Abstract
Purpose :
Exfoliation syndrome (XFS) is a complex, inherited disorder of extracellular matrix (ECM) metabolism characterized by an accumulation of fibrillary material in many tissues. XFS has a strong genetic association with the LOXL1 locus. LOXL1 is widely expressed in connective tissues containing elastin, and integral to elastin synthesis. XFS appears to be associated with dysregulated connective tissue repair and may contribute to progressive weakening and tissue failure, recently reported in pelvic organ prolapse (POP) (Wirostko et al Jama, 2016). We addressed the hypothesis that XFS may similarly increase susceptibility to a similar condition, IH, in male patients in the Utah Population Database (UPD).
Methods :
International Classification of Diseases, 9th Revision (ICD-9) diagnosis and Current Procedural Terminology (CPT) codes in medical records linked to the UPD were used to identify subjects in a large healthcare system with a diagnosis of XFS (365.52 and 366.11) and/or IH (ICD9: 17.1, 53.0-53.1, 550; CPT: 49505, 49507, 49520-21, 49525, 49650-51).
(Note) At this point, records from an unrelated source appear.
Context: an optimization exercise on an open-source flow, tuned for small area, a short achievable clock period and few clock cycles. The choices shown serve that exercise and are no tape-out recipe. Function was checked by simulation only, so behaviour that the tests miss may differ from the original. Power and IR drop assume default switching activity.

## lagoon
## cmux_rx
module cmux_rx (
    input  wire        clk,
    input  wire        rst,
    input  wire        in_valid,
    input  wire [7:0]  in_data,
    output reg         in_ready,
    output reg         fr_valid,
    input  wire        fr_ready,
    output reg         fr_hdr,
    output wire [7:0]  fr_data,
    output reg  [5:0]  fr_dlci,
    output reg         fr_cr,
    output wire [7:0]  fr_ctrl,
    output reg  [5:0]  fr_len,
    output reg         idle,
    output reg  [31:0] cnt_rxframes,
    output reg  [31:0] cnt_skipped,
    output reg  [31:0] cnt_oversize,
    output reg  [31:0] cnt_bad_close,
    output reg  [31:0] cnt_bad_fcs
);
Settings: LEC_CHECK=0, CAP_MARGIN=20, CORE_MARGIN=2, CORE_UTILIZATION=50, SLEW_MARGIN=20; clock period 12.0 ns.
standard.sh (not shown) runs the stock make flow with config.mk's settings and CLKGATE_MAP_FILE= SYNTH_SCRIPT=/design/flow/synth_recipe.tcl, a recipe that flattens the netlist after the stock synthesis.
==> flow/flow/run.sh <==
#!/bin/bash
set -euo pipefail
bash standard.sh SETUP_SLACK_MARGIN=8.3 finish > flow_standard.log 2>&1
Testbench counts of lagoon, summed over its fixed seeds: cycles 54,260.
The following lists how pepper was set up differently from lagoon:
--- a/flow/design.v
+++ b/flow/design.v
@@ -56,31 +56,32 @@
     reg       pbv;
     reg [2:0] ps;
     reg [7:0] crc;
     reg       crcok;      
     reg [6:0] rem;
     reg [5:0] ffn;        
     reg       ffv;
     reg       pbf9;       
+    reg       pbm;        
     reg       rwd;        
     reg [5:0] ra;         
     reg       rpar;       
     reg [5:0] q [0:QD-1];
     reg [1:0] qn, qr, qw;
     wire [5:0] q0 = q[qr];
     reg [2:0] os;
     reg [5:0] op;
     reg [7:0] obyte;
     reg ev_rx, ev_skip, ev_ovs, ev_bc, ev_fcs;
     assign fr_data = obyte;
     assign fr_ctrl = obyte;
     wire [7:0] rdata = mem[ra];
     wire acc     = in_valid & in_ready;
-    wire is_f9   = pbf9;
+    wire is_f9   = pbf9 | (pbm & (pb == FLAG));
     wire fresh   = (cur == seen1);
     wire qfull   = (qn == QD);
     wire oidle   = (os == O_P) & (fr_len == 6'd0);
     wire stall   = pbv & (ps == PC) & qfull & ~oidle;
     wire consume = pbv & ~stall & ~rwd;
     wire [5:0] cur_inc = cur + 6'd1;
     wire ovs3     = pb[0] & (pb[7] | (pb[6] & pb[5] & pb[4] & (pb[3] | (pb[2] & pb[1]))));
     wire ovs4     = (pb != 8'd0) | rem[6] | (rem[5] & rem[4] & rem[3] & (rem[2] | rem[1]));
@@ -177,20 +178,22 @@
                 cur <= cur_inc;
                 pbv <= 1'b1;
             end else begin
                 cur <= cur_x;
                 pbv <= pbv_x;
             end
             if (fetch_mem) begin
                 pb   <= rdata;
-                pbf9 <= (rdata == FLAG);
+                pbf9 <= 1'b0;
+                pbm  <= 1'b1;
             end else if (take_in) begin
                 pb   <= in_data;
                 pbf9 <= (in_data == FLAG);
+                pbm  <= 1'b0;
             end
             op       <= op_n;
             behind   <= behind_n;
             rpar     <= rpar_n;
             ra       <= rpar_n ? cur_x : op_n;
             in_ready <= acc ? rdy1 : rdy0;
             idle     <= ~acc & quiet;
             rwd <= rewind;
--- outcome ---
Total via count after detailed routing improves in pepper relative to lagoon.
~same post-detailed-route wirelength per cell in pepper and lagoon
Endpoint required time on the critical path was higher in the run labelled pepper.
Going from lagoon to pepper, the worst hold margin was found to have gone up by 0.013 ns.
Of pepper and lagoon, the run reporting the higher total track usage was lagoon.
Diff pepper and lagoon: detailed route wirelength on metal2 higher in lagoon
Looking at number of gates on the worst path with buffers counted, pepper sits 5 lower than lagoon does.
Testbench counts of pepper, summed over its fixed seeds: cycles 54,260.

--- another note on this design; it stands on its own ---

Setup of quartz:
## cmux_rx
module cmux_rx (
    input  wire        clk,
    input  wire        rst,
    input  wire        in_valid,
    input  wire [7:0]  in_data,
    output reg         in_ready,
    output reg         fr_valid,
    input  wire        fr_ready,
    output reg         fr_hdr,
    output wire [7:0]  fr_data,
    output reg  [5:0]  fr_dlci,
    output reg         fr_cr,
    output wire [7:0]  fr_ctrl,
    output reg  [5:0]  fr_len,
    output reg         idle,
    output reg  [31:0] cnt_rxframes,
    output reg  [31:0] cnt_skipped,
    output reg  [31:0] cnt_oversize,
    output reg  [31:0] cnt_bad_close,
    output reg  [31:0] cnt_bad_fcs
);
Size in the first run: ~2400 cells after synthesis, roughly 210 I/O pins.
==> flow/config.mk <==
export PLATFORM = sky130hd
export DESIGN_NAME = cmux_rx
export DESIGN_NICKNAME = cmux_rx
export VERILOG_FILES = /design/flow/design.v
export SDC_FILE = /design/flow/constraint.sdc
export NUM_CORES = 4
export LEC_CHECK = 0
export CAP_MARGIN = 20
export CORE_MARGIN = 2
export CORE_UTILIZATION = 50
export SLEW_MARGIN = 20
==> flow/constraint.sdc <==
create_clock -name core_clock -period 12.0 [get_ports {clk}]
set_input_delay 2.4000 -clock core_clock [delete_from_list [all_inputs] [get_ports {clk}]]
set_output_delay 2.4000 -clock core_clock [all_outputs]
set_load 0.01 [all_outputs]
standard.sh (not shown) runs the stock make flow with config.mk's settings and CLKGATE_MAP_FILE= SYNTH_SCRIPT=/design/flow/synth_recipe.tcl, a recipe that flattens the netlist after the stock synthesis.
==> flow/flow/run.sh <==
#!/bin/bash
set -euo pipefail
bash standard.sh SETUP_SLACK_MARGIN=8.4 finish > flow_standard.log 2>&1
quartz went all the way through the flow, and no timing, DRC or antenna check failed.
Testbench counts of quartz, summed over its fixed seeds: cycles 54,260.
Here is what was changed in the inputs of sierra compared with quartz.
==> flow/flow/run.sh <==
#!/bin/bash
set -euo pipefail
bash standard.sh SETUP_SLACK_MARGIN=8.3 finish > flow_standard.log 2>&1
sierra ran to completion and came out clean on the timing, design-rule and antenna checks.
quartz consumes more power than sierra.
Worst setup slack after layout, sierra and quartz: lower on sierra
Row maximum VDD drop: sierra higher / quartz lower
Input-level comparison between violet and sierra:
# sierra
export LEC_CHECK = 0
export CAP_MARGIN = 20
export CORE_MARGIN = 2
export CORE_UTILIZATION = 50
export SLEW_MARGIN = 20
create_clock -name core_clock -period 12.0 [get_ports {clk}]
# violet
export LEC_CHECK = 0
export CAP_MARGIN = 20
export CORE_MARGIN = 2
export CORE_UTILIZATION = 50
export CTS_BUF_LIST = sky130_fd_sc_hd__clkbuf_16
export CTS_CLUSTER_DIAMETER = 60
export CTS_CLUSTER_SIZE = 30
export SLEW_MARGIN = 20
create_clock -name core_clock -period 12.0 [get_ports {clk}]
==> flow/flow/run.sh <==
#!/bin/bash
set -euo pipefail
bash standard.sh SETUP_SLACK_MARGIN=8.4 finish > flow_standard.log 2>&1
Notes after the runs:
violet: full flow OK, the timing, design-rule and antenna checks passed
Total area of multi-input combinational cells grows slightly when moving from sierra to violet.
Clock group total power on violet is ahead of sierra.
violet ends up with a hold slack that is 0.011 ns higher than in sierra.
Overall power after layout delta (violet − sierra): favourable
NOTE: delay of the slowest cell on the worst path in violet falls short of that of sierra
Compared with sierra, in violet global placer's final weighted congestion down about 4.6%; minimum period implied by the final worst setup slack shows a reduction of 0.11 ns.
The setup slack in violet sits 0.11 ns above the value recorded for sierra.
violet ended up with cnt_oversize[4] as its capture point of the critical path; sierra ended up with cnt_skipped[15].

==> afterwards: timing with drivers on the ports <==
In the flow no input, the clock included, has a driving cell. The finished layouts below were timed again as built, in two steps.
Step 1 assumes that a clkbuf_16 drives the clock port and a buf_2 every other input.
Step 2 times the ports against the registers' clock, not the clock port: input delays grow and output delays shrink by t, the midpoint of the rising clock arrivals with the driver on.
Slacks: no drivers / after step 1 / after step 2; pairs: no drivers / after step 1.
| run | t (ns) | setup WS [ns] | worst register clock-pin slew, ns | cell pins on the clock port's net |
|---|---|---|---|---|
| lagoon | 0.693 | 8.302 / 8.269 / 7.680 | 0.06 / 0.06 | 1 |
| pepper | 0.694 | 8.334 / 8.284 / 7.662 | 0.06 / 0.06 | 1 |
| quartz | 0.682 | 8.439 / 8.381 / 7.790 | 0.07 / 0.07 | 1 |
| sierra | 0.697 | 8.337 / 8.275 / 7.767 | 0.07 / 0.07 | 1 |
| violet | 0.693 | 8.444 / 8.385 / 7.775 | 0.10 / 0.10 | 1 |
After both steps every run listed still meets setup and hold. The setup slack of pepper, which loses most, moves by -0.050 ns with the drivers and by -0.672 ns with both steps.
Unconditional logistic regression models adjusted for age, race/ethnicity, BMI, and smoking status estimated the risk of XFS in males age > 40 on 1/1/1996 (when electronic records became available) with an IH diagnosis compared to 5:1 age-matched controls using a cross-sectional approach.
Results :
Of 2,419 male patients identified with IH (385 direct inguinal, 454 indirect inguinal, and 1580 undetermined inguinal hernia), 27 patients had an XFS diagnosis. Of 12,092 controls, 60 subjects had an XFS diagnosis. Subjects with indirect inguinal hernia had a 3.35-fold risk for an XFS diagnosis compared with controls (95%CI=1.04-10.80, p<0.04). The risk of IH in all subjects was 2.23-fold for patients with an XFS diagnosis (95%CI=1.39-3.76, p=0.001) compared to those without an XFS diagnosis. There was no association with XFS and direct inguinal hernia.
Conclusions :
An XFS diagnosis appears to increase risk for IH in men in this UPEXS study. We previously reported that XFS increases risk of POP in women, another systemic connective tissue disorder. Risk for both of these conditions may be secondary to altered ECM and elastin metabolism. Further work is needed to better understand the pathophysiology of these diseases and to determine the contributions made by genetic, environmental, and molecular factors related to XFS.
This is an abstract that was submitted for the 2017 ARVO Annual Meeting, held in Baltimore, MD, May 7-11, 2017.